予期せぬ出会い~全教互総会懇親会にて

全教互総会でのことは遂に書かないままでいた。
書いておきたいことはあったのだが、躊躇したというのが本音である。
いくつか書いておきたいことがある。これはその一つ。

全教互総会の懇親会で全く予期しない出会いがあった。

総会会場から懇親会の会場まで歩いて行かざるを得なくて、開会時間に少し遅れて到着した。
すでに乾杯も終わっていたのだが、入り口近くに北海道・九州ブロックのテーブルがあったのでそこに席を占めた。元々立席のパーティなので誰がどの席にいるかなどほとんど気付かない雰囲気である。
そのテーブルのグラスに手を伸ばし、目立たないように静かに飲むつもりでいた。

グラスを口にして一息ついた時、同じテーブルのほぼ対面にいた人物がぼくの側に近づいてきた。北海道の理事長さんだった。昨年、総会前の理事会で顔を合わせていたので記憶があった。しかし、その後も話をしたことはなく、かねてから北海道の役職員からは疎んじられているとぼくは勝手に思ってもいた。
北海道・東北ブロックの役職員の方々とは北海道を除くとかなり親しくさせていただいていた。なぜか北海道からは相手にされていないという思いもあった。
そのため一瞬ぼくは身構えてしまった。
ぼくの側にやってきた理事長さんが「私は後輩になります」と話されたので一瞬「なんのこと?」とキョトンとしてしまい、頭が猛烈に混乱し始めた。こういう混乱はあまり経験がなかった。
すると「東京都立大学の卒業です」と話されて、ようやく納得した。真面目な大学生ではなかったぼくは、正直に1966年入学で1973年の卒業で7年も大学にいたことを話した。典型的な劣等性である。恥ずかしさを堪えて話すしかなかった。
この当時、学生紛争が吹き荒れていて、大学ではほとんど授業ができる状態にはなく、それをいいことにひたすらアルバイトに精出していた。

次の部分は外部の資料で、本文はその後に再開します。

`src/rtl/jtvigil_romrd.sv`:
```
// ROM read arbiter: three renderer clients (obj > scr1 > scr2) share one SDRAM
// read port, each client keeping a single cached 32-bit word with an address tag.
module jtvigil_romrd #(
    parameter logic [21:0] SCR1_OFFSET = 22'h00000,
    parameter logic [21:0] SCR2_OFFSET = 22'h10000,
    parameter logic [21:0] OBJ_OFFSET  = 22'h30000
) (
    input  logic        clk,
    input  logic        rst,

    input  logic [16:0] scr1_addr,
    input  logic        scr1_cs,
    output logic        scr1_ok,
    output logic [31:0] scr1_data,

    input  logic [17:0] scr2_addr,
    input  logic        scr2_cs,
    output logic        scr2_ok,
    output logic [31:0] scr2_data,

    input  logic [17:0] obj_addr,
    input  logic        obj_cs,
    output logic        obj_ok,
    output logic [31:0] obj_data,

    output logic [21:0] sdram_addr,
    output logic        sdram_rd,
    input  logic        sdram_ack,
    input  logic        data_rdy,
    input  logic [31:0] data_read
);

    // SDRAM handshake: sdram_rd/sdram_addr are held until the single-cycle
    // sdram_ack; one data_rdy pulse then returns data_read. Pulses arriving
    // outside the state that expects them are ignored.
    typedef enum logic [1:0] {IDLE, REQ, WAIT} state_t;
    typedef enum logic [1:0] {SRC_OBJ, SRC_SCR1, SRC_SCR2} src_t;

    state_t      state;
    src_t        win;
    logic [17:0] win_addr;

    logic [16:0] scr1_tag;
    logic [17:0] scr2_tag;
    logic [17:0] obj_tag;
    logic        scr1_valid, scr2_valid, obj_valid;

    logic scr1_hit, scr2_hit, obj_hit;
    logic scr1_miss, scr2_miss, obj_miss;

    assign scr1_hit  = scr1_cs & scr1_valid & (scr1_addr == scr1_tag);
    assign scr2_hit  = scr2_cs & scr2_valid & (scr2_addr == scr2_tag);
    assign obj_hit   = obj_cs  & obj_valid  & (obj_addr  == obj_tag);
    assign scr1_miss = scr1_cs & ~scr1_hit;
    assign scr2_miss = scr2_cs & ~scr2_hit;
    assign obj_miss  = obj_cs  & ~obj_hit;

    always_ff @(posedge clk or posedge rst) begin
        if (rst) begin
            state      <= IDLE;
            win        <= SRC_OBJ;
            win_addr   <= '0;
            sdram_rd   <= 1'b0;
            sdram_addr <= '0;
            scr1_ok    <= 1'b0;
            scr2_ok    <= 1'b0;
            obj_ok     <= 1'b0;
            scr1_data  <= '0;
            scr2_data  <= '0;
            obj_data   <= '0;
            scr1_tag   <= '0;
            scr2_tag   <= '0;
            obj_tag    <= '0;
            scr1_valid <= 1'b0;
            scr2_valid <= 1'b0;
            obj_valid  <= 1'b0;
        end else begin
            // ok reflects the inputs seen one cycle earlier against the cache
            // contents before any write on this edge.
            scr1_ok <= scr1_hit;
            scr2_ok <= scr2_hit;
            obj_ok  <= obj_hit;

            case (state)
                IDLE: begin
                    if (obj_miss) begin
                        win        <= SRC_OBJ;
                        win_addr   <= obj_addr;
                        sdram_addr <= {4'd0, obj_addr} + OBJ_OFFSET;
                        sdram_rd   <= 1'b1;
                        state      <= REQ;
                    end else if (scr1_miss) begin
                        win        <= SRC_SCR1;
                        win_addr   <= {1'b0, scr1_addr};
                        sdram_addr <= {5'd0, scr1_addr} + SCR1_OFFSET;
                        sdram_rd   <= 1'b1;
                        state      <= REQ;
                    end else if (scr2_miss) begin
                        win        <= SRC_SCR2;
                        win_addr   <= scr2_addr;
                        sdram_addr <= {4'd0, scr2_addr} + SCR2_OFFSET;
                        sdram_rd   <= 1'b1;
                        state      <= REQ;
                    end
                end
                REQ: begin
                    if (sdram_ack) begin
                        sdram_rd <= 1'b0;
                        state    <= WAIT;
                    end
                end
                WAIT: begin
                    // The tag is the address latched at request time, so a client
                    // that moved on meanwhile sees a mismatch rather than stale data.
                    if (data_rdy) begin
                        case (win)
                            SRC_OBJ: begin
                                obj_data  <= data_read;
                                obj_tag   <= win_addr;
                                obj_valid <= 1'b1;
                            end
                            SRC_SCR1: begin
                                scr1_data  <= data_read;
                                scr1_tag   <= win_addr[16:0];
                                scr1_valid <= 1'b1;
                            end
                            default: begin
                                scr2_data  <= data_read;
                                scr2_tag   <= win_addr;
                                scr2_valid <= 1'b1;
                            end
                        endcase
                        state <= IDLE;
                    end
                end
                default: state <= IDLE;
            endcase
        end
    end

endmodule

```
`config.mk`:
```
export PLATFORM = sky130hd
export DESIGN_NAME = jtvigil_romrd
export DESIGN_NICKNAME = d
export VERILOG_FILES = /design/src/rtl/jtvigil_romrd.sv
export SDC_FILE = /design/constraint.sdc
export NUM_CORES = 1
export LEC_CHECK = 0
export CORE_MARGIN = 2
export CORE_UTILIZATION = 45
export DETAILED_ROUTE_END_ITERATION = 16
export MAX_ROUTING_LAYER = met4
export PLACE_DENSITY = 0.75
export SLEW_MARGIN = 10
export SYNTH_ARGS = -nofsm -noshare
export SYNTH_HDL_FRONTEND = slang
export SYNTH_SLANG_ARGS = --single-unit
```
`constraint.sdc`:
```
create_clock -name clk -period 15.05 [get_ports clk]
set_input_delay 3.01 -clock clk [delete_from_list [all_inputs] [get_ports clk]]
set_output_delay 3.01 -clock clk [all_outputs]
set_load 0.05 [all_outputs]
```
==> results.json, run 1 <==
{
  "cts_buffers": 17,
  "drt-initial-drc-count": 191,
  "fin_skew_ns": 0.00865,
  "rsz0062_at_grt": "no",
  "worstSetupEndpointType": "flip-flop",
  "core_um2": 17200,
  "insertion_delay_ns": 0.42,
  "post_cts_resized": 0,
  "synthCells": 569,
  "drc": 0,
  "grtUsageTotal_pct": 22.4,
  "fin_crit_ns": 5.42,
  "grt_pass1_wl_mm": 30.6,
  "cp_max_fo": 17,
  "antenna_found_initial": 0,
  "synth_seq_area_share_pct": 57.1,
  "report.final.slew_viol_count": 0,
  "root_buffer": "clkbuf_16",
  "worstSetupStartpointType": "primary input",
  "clock_path_buffers": 2,
  "fp-row-count": 48,
  "multiInputGateArea_um2": 3150,
  "post_drt_wl_per_cell_um": 19.5,
  "leakagePower_uw": 0.00470,
  "design.die.area_um2": 18700,
  "die_width_um": 137,
  "layout_setup_ws_ns": 9.63,
  "max_stage_delay_ns": 0.60,
  "post-route-period-util_pct": 36.0,
  "clk_pin_slew_worst_paths_ns": 0.06,
  "overflow": 0,
  "nets": 859,
  "finalHoldViolCount": 0,
  "post-cts-setup-buffers": 0,
  "portBuffers": 210,
  "synth.distinct_cells": 37,
  "syn_to_final_growth_pct": 35.3,
  "arrival_ns": 5.72,
  "placed_area_um2": 10200,
  "htreeDepth": 4,
  "syn_area_per_cell_um2": 13.9,
  "clock_sinks": 181,
  "status": "finished, final reports clean",
  "grt_pass1_vias": 5682,
  "gp_congestion": 0.826,
  "worstHoldPathType": "flip-flop to flip-flop",
  "worst_path_max_delay_cell": "or4_1",
  "crit_required_ns": 15.35,
  "path_cells": "clkdlybuf4s50_1, xnor2_1, nand4_1, or4_1, o31ai_4, a311oi_4, buf_4, mux2_4",
  "final_cell_area_um2": 10700,
  "synth_warnings": 0,
  "worst_pin_slew_ns": 0.993,
  "setup_tns_ns": 0,
  "fill_cells": 1297,
  "diodes": 0,
  "ant_nets": 0,
  "yosys_register_bits": 181,
  "seqCellArea_um2": 4530,
  "dp_hpwl_mm": 13.5,
  "avgViaCountPerCell": 5.18,
  "vdd_ir_drop_max_v": 0.000170,
  "setup_viol": 0,
  "initial_utilization_pct": 46.0,
  "layout-drive-gt1-share_pct": 27.4,
  "pre_cts_ws_ns": 9.21,
  "ioPinCount": 214,
  "grt_max_degree": 108,
  "die_h_um": 137,
  "critical_path_class": "primary input to flip-flop",
  "postRouteWirelength_mm": 19.5,
  "dr.pass1.iters": 4,
  "ctsHoldBuffers": 0,
  "via_count": 5197,
  "synth_area_um2": 7930,
  "fmax_mhz": 185,
  "cts_tree": "yes",
  "max-slew-margin-rel_pct": 33.8,
  "power_density_nw_per_um2": 233,
  "max-cap-violations": 0
}
-- stage by stage --
| stage | instances | hold WS [ns] | power, uW | utilization (%) |
|---|---|---|---|---|
| floorplan | 571 | 0.434 | 1690 | - |
| global placement | 971 | 0.452 | 2050 | 58.9 |
| detailed placement | 971 | 0.452 | 2080 | 58.9 |
| CTS | 1003 | 0.471 | 2520 | 62.2 |
| global route | 1003 | 0.494 | 2610 | 62.2 |
| finish | 1003 | 0.478 | 2500 | 62.2 |
-- path summary, 6_finish.rpt --
| check | from | endpoint | slack [ns] | cells past startpoint |
|---|---|---|---|---|
| worst min-delay path | scr2_valid$_DFFE_PP0P_ | scr2_valid$_DFFE_PP0P_ | 0.48 | 1 |
| worst max-delay path | scr2_addr[16] | win_addr[1]$_DFFE_PP0P_ | 9.63 | 8 |
| worst min register to register | scr2_valid$_DFFE_PP0P_ | scr2_valid$_DFFE_PP0P_ | 0.48 | 1 |
| min in group asynchronous | rst | obj_data[0]$_DFFE_PP0P_ | 3.14 | 2 |
| max in group asynchronous | rst | scr2_data[6]$_DFFE_PP0P_ | 10.30 | 3 |
| worst max register to register | scr2_tag[0]$_DFFE_PP0P_ | win_addr[1]$_DFFE_PP0P_ | 12.33 | 7 |
-- cells by family after synthesis --
| logic type | Yosys count | share of synthesized area (%) |
|---|---|---|
| AOI/OAI and AO/OA | 35 | 3.09 |
| muxes | 182 | 26.1 |
| xor gates and xnor gates | 53 | 5.85 |
| buffers and inverters | 49 | 3.41 |
| DFF | 181 | 57.1 |
| other | 1 | 0.0473 |
| adders and majority gates | 2 | 0.316 |
| and+or+nand+nor | 66 | 4.09 |
-- cells in the mapped netlist (all sizes together) --
library cell  count  area [um^2]
nand2             8         30.0
and2              1         6.26
nand4b            1         8.76
nand3             6         30.0
mux2            166         1910
nand3b            1         7.51
xor2             36          315
o21a              2         15.0
o32a              1         10.0
o21ai             2         10.0
nand4             2         12.5
nor3b             1         7.51
inv               5         18.8
or2               2         12.5
conb              1         3.75
nand2b            3         18.8
a21o              1         7.51
a21oi            25          125
buf              31          203
clkbuf           13         48.8
o31ai             2         42.5
ha                2         25.0
a311oi            1         26.3
o2bb2ai           1         8.76
nor4              9         56.3
nor2             25         93.8
xnor2            17          149
nor3              5         25.0
mux2i            16          160
dfrtp           181         4530
or4               2         15.0
-- sequential cells by signal, summed over array words and instances (netlist names) --
| name | cells |
|---|---|
| obj_data | 32 |
| scr2_valid | 1 |
| scr1_ok | 1 |
| scr2_ok | 1 |
| obj_valid | 1 |
| obj_ok | 1 |
| obj_tag | 18 |
| scr2_data | 32 |
| state | 2 |
| win_addr | 18 |
| sdram_rd | 1 |
| scr1_data | 32 |
| scr1_tag | 17 |
| win | 2 |
| sdram_addr | 3 |
| scr1_valid | 1 |
| scr2_tag | 18 |
-- final cells by class --
cell class              instances  area share, %
inverters                       5          0.222
clock buffers                  22           4.42
flip-flops and latches        181           42.2
repair buffers                219           20.2
well taps                     225           2.62
multi-input cells             341           29.4
clock inverters                10          0.910
-- cells in the final DEF (no fill, tap or decap), drive strengths merged, types with 2 or more instances in the layout --
cell type	synthesis	final
nand2	8	8
o21ai	2	2
or4	2	2
buf	31	9
or2	2	2
clkinvlp	0	3
nand2b	3	3
inv	5	7
nor2	25	25
dfrtp	181	181
ha	2	2
nand4	2	2
conb	1	3
a21oi	25	25
nor4	9	9
clkbuf	13	22
xnor2	17	17
mux2i	16	16
xor2	36	36
mux2	166	166
nand3	6	6
o21a	2	2
nor3	5	5
o31ai	2	2
clkinv	0	4
clkdlybuf4s50	0	210
-- layer usage --
metal,global-route usage (%),wire length (um),vias up
met5,-,0,-
li1,-,-,2363
met3,8.33,1790,22
met4,6.83,301,0
met2,33.3,8780,197
met1,28.6,8650,2615
-- worst max-delay path, delay by kind of cell --
family                    cells  cell delay [ns]
buffers and inverters         2             0.85
xor gates and xnor gates      1             0.17
and+or+nand+nor               2             0.73
muxes                         1             0.31
AOI/OAI and AO/OA             2             0.65
-- report_power, final --
| group | switching [uW] | internal, uW |
|---|---|---|
| logic | 724 | 489 |
| clock network | 189 | 242 |
| registers | 155 | 703 |
(Power assumes the default switching activity.)
==> inputs of run 2 (changes only) <==
clock period = 5.4 ns   (was 15.05 ns; I/O delays follow)
==> results.json, run 2 (synthesized netlist as in run 1, its figures left out) <==
{
  "finalHoldViolCount": 0,
  "rsz0062_at_grt": "no",
  "syn_to_final_growth_pct": 36.0,
  "leakagePower_uw": 0.00472,
  "status": "finished, final reports clean",
  "fp-row-count": 48,
  "combPwrFrac_pct": 48.0,
  "setup_tns_ns": 0,
  "report.final.slew_viol_count": 0,
  "htreeDepth": 4,
  "cts_tree": "yes",
  "rr_endpoint": "win_addr[9]$_DFFE_PP0P_",
  "crit_required_ns": 5.71,
  "worstSetupEndpointType": "flip-flop",
  "reg2reg_depth": 7,
  "diodes": 0,
  "post_drt_wl_per_cell_um": 19.6,
  "fin_cells": 1003,
  "post_cts_resized": 0,
  "p_sw_uw": 3000,
  "clkPwrFrac_pct": 18.2,
  "cp_max_fo": 17,
  "final_cell_mix": "clkdlybuf4s50_1 (210), dfrtp_1 (181), mux2_2 (156)",
  "reg2reg_from": "scr2_tag[0]$_DFFE_PP0P_",
  "path_cells": "clkdlybuf4s50_1, xor2_1, nor4_1, nand3_1, o21ai_2, a311oi_4, buf_4, mux2_2",
  "grt_pass1_vias": 5769,
  "final_common_cell": "clkdlybuf4s50_1",
  "design.die.area_um2": 18700,
  "gp_congestion": 0.806,
  "initial_utilization_pct": 46.0,
  "postRouteWirelength_mm": 19.7,
  "worst_path_max_delay_cell": "a311oi_4",
  "setup_viol": 0,
  "drc": 0,
  "vdd_ir_drop_max_v": 0.000426,
  "portBuffers": 210,
  "worst_pin_slew_ns": 0.908,
  "post-cts-setup-buffers": 0,
  "layout-drive-gt1-share_pct": 27.6,
  "arrival_ns": 3.82,
  "max_stage_delay_ns": 0.73,
  "antenna_found_initial": 0,
  "post-route-period-util_pct": 65.1,
  "core_um2": 17200,
  "root_buffer": "clkbuf_16",
  "grt_pass1_wl_mm": 31.1,
  "avgViaCountPerCell": 5.21,
  "fmax_mhz": 285,
  "power_density_nw_per_um2": 655,
  "post-route-util_pct": 62.6,
  "internal_power_uw": 4060,
  "fin_crit_ns": 3.51,
  "placed_cells": 971,
  "p_seq_share_pct": 33.8,
  "ioPinCount": 214,
  "endpoint": "win_addr[10]$_DFFE_PP0P_",
  "critical_path_class": "primary input to flip-flop",
  "dp_hpwl_mm": 13.7,
  "max-cap-violations": 0,
  "ant_nets": 0,
  "worstSetupStartpointType": "primary input",
  "max-slew-margin-rel_pct": 39.5,
  "clk_pin_slew_worst_paths_ns": 0.07,
  "overflow": 0,
  "drt-initial-drc-count": 189,
  "crit_start": "scr1_addr[16]",
  "die_h_um": 137,
  "worstHoldPathType": "flip-flop to flip-flop",
  "fin_skew_ns": 0.00988,
  "insertion_delay_ns": 0.43,
  "p_sw_share_pct": 42.5,
  "ctsHoldBuffers": 0,
  "top_regs": "obj_data: 32 flops, scr1_data: 32 flops, scr2_data: 32 flops",
  "nets": 859,
  "worst-r2r-setup-slack_ns": 2.62,
  "grtUsageTotal_pct": 23.0,
  "die_width_um": 137,
  "clock_sinks": 181,
  "cts_buffers": 17,
  "clock_path_buffers": 2,
  "power_uw": 7070,
  "dr.pass1.iters": 4,
  "via_count": 5221,
  "grt_max_degree": 108
}
[run 2: cell count changes in the layout (fill, tap and decap cells not counted), sizes merged]
cell / delta
bufinv: +2
inv: +4
clkinv: -2
clkinvlp: +1
clkbuf: -5
[run 2: layout make-up]
type | count | area (um^2)
Sequential cell | 181 | 4530
Inverter | 5 | 22.5
Multi-Input combinational cell | 341 | 3150
Tap cell | 225 | 282
Clock buffer | 17 | 425
Clock inverter | 15 | 193
Fill cell | 1265 | 6450
Timing Repair Buffer | 219 | 2180
[run 2: how the worst min path moves through the flow]
stage,start,end,slack [ns],depth (start not counted)
after global routing,scr1_valid$_DFFE_PP0P_,scr1_valid$_DFFE_PP0P_,0.50,1
final,scr1_valid$_DFFE_PP0P_,scr1_valid$_DFFE_PP0P_,0.47,1
after global placement,scr1_valid$_DFFE_PP0P_,scr1_valid$_DFFE_PP0P_,0.46,1
after floorplan,scr1_valid$_DFFE_PP0P_,scr1_valid$_DFFE_PP0P_,0.43,1
after detailed placement,scr1_valid$_DFFE_PP0P_,scr1_valid$_DFFE_PP0P_,0.45,1
after CTS,scr1_valid$_DFFE_PP0P_,scr1_valid$_DFFE_PP0P_,0.47,1
[run 2: power groups by stage]
stage | Sequential (uW) | Clock [uW] | Combinational [uW]
4_1_cts | 2390 | 1320 | 3420
6_report | 2390 | 1290 | 3390
3_5_place_dp | 2410 | 0 | 3400
3_3_place_gp | 2360 | 0 | 3350
2_1_floorplan | 3410 | 0 | 1280
5_1_grt | 2470 | 1380 | 3550
[run 2: layer usage]
metal / up-vias / global-route usage, % / share of wire (%)
met3: 19 / 8.59 / 9.5
met4: 0 / 6.89 / 1.3
met2: 201 / 36.3 / 48
met1: 2638 / 27.5 / 41
met5: - / - / 0
li1: 2363 / - / -
[run 2: worst max-delay path: cells and delay by family]
kind	cells	cell delay [ns]
buffers and inverters	2	0.92
AOI/OAI and AO/OA	2	0.85
muxes	1	0.38
and+or+nand+nor	2	0.30
xor gates and xnor gates	1	0.29
[run 2: through the flow]
stage | area [um^2] | setup slack, ns | hold slack [ns]
6_report | 10800 | 1.89 | 0.467
3_5_place_dp | 10200 | 1.47 | 0.453
4_1_cts | 10800 | 1.94 | 0.472
3_3_place_gp | 10200 | 1.55 | 0.456
5_1_grt | 10800 | 1.81 | 0.500
2_1_floorplan | 7940 | 2.00 | 0.434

ぼくは両親がいないにもかかわらず、無謀にも大学進学の道を選び、偶然に受かった都立大学をアルバイトしながら乗り切るつもりでいた。
しかし、現実はそんなに甘くはなく、大学に行くことはほとんどできずにアルバイトとの両立はできるものではなかった。それでも7年かかっても卒業できたのは奇跡に近かった。そんな学生時代を送ったので大学時代の友人は皆無である。だから目の前に突然現れた大学の「後輩」に後れを取った感じで、気持ちが縮んでしまった。
この東京都立大学の「後輩」はきっと大学を立派に卒業し、北海道庁か道教育庁に勤めて、北海道公立学校教職員互助会の理事長になったのだろうと思われ、その存在がまぶしかった。

話の中で、総会や各種の研修会でのぼくの提案のことを言っていたのだろうか、「面白い提案をされるんですね。ああいう提案の仕方があるのだと思いました」と感想をもらされた。評価の言葉ではないと思いつつ、正直、過去のことだとはいえ恥ずかしかった。
聞きとりにくい言葉で出席者にはずいぶん迷惑をかけてきただろうという反省が付きまとっていただけに驚きだった。
もっとぼくの在任中に話をしたかったと言われた時は、ありがたかった。本当にぼくの方こそもっと話をし、アドバイスも欲しかったと残念に思った。

予期しない出会いであった。奄美の学校の卒業生とは無数の出会いがあり、驚きは少ない。さすがに劣等生で終わった大学の先輩・後輩との出会いは卒業以来これが初めてである。
この出会いをもっと大事にしたいと思ったのだが、ぼくは全教互の任務を終えた身であり、叶わないことであった。

懇親会では全教互時代に知己を得た人が多くいたのだが、なるべき密やかに世を忍ぶ形で過ごさなければならない立場で積極的な挨拶ができず、礼を失してしまったことを申し訳なく思った。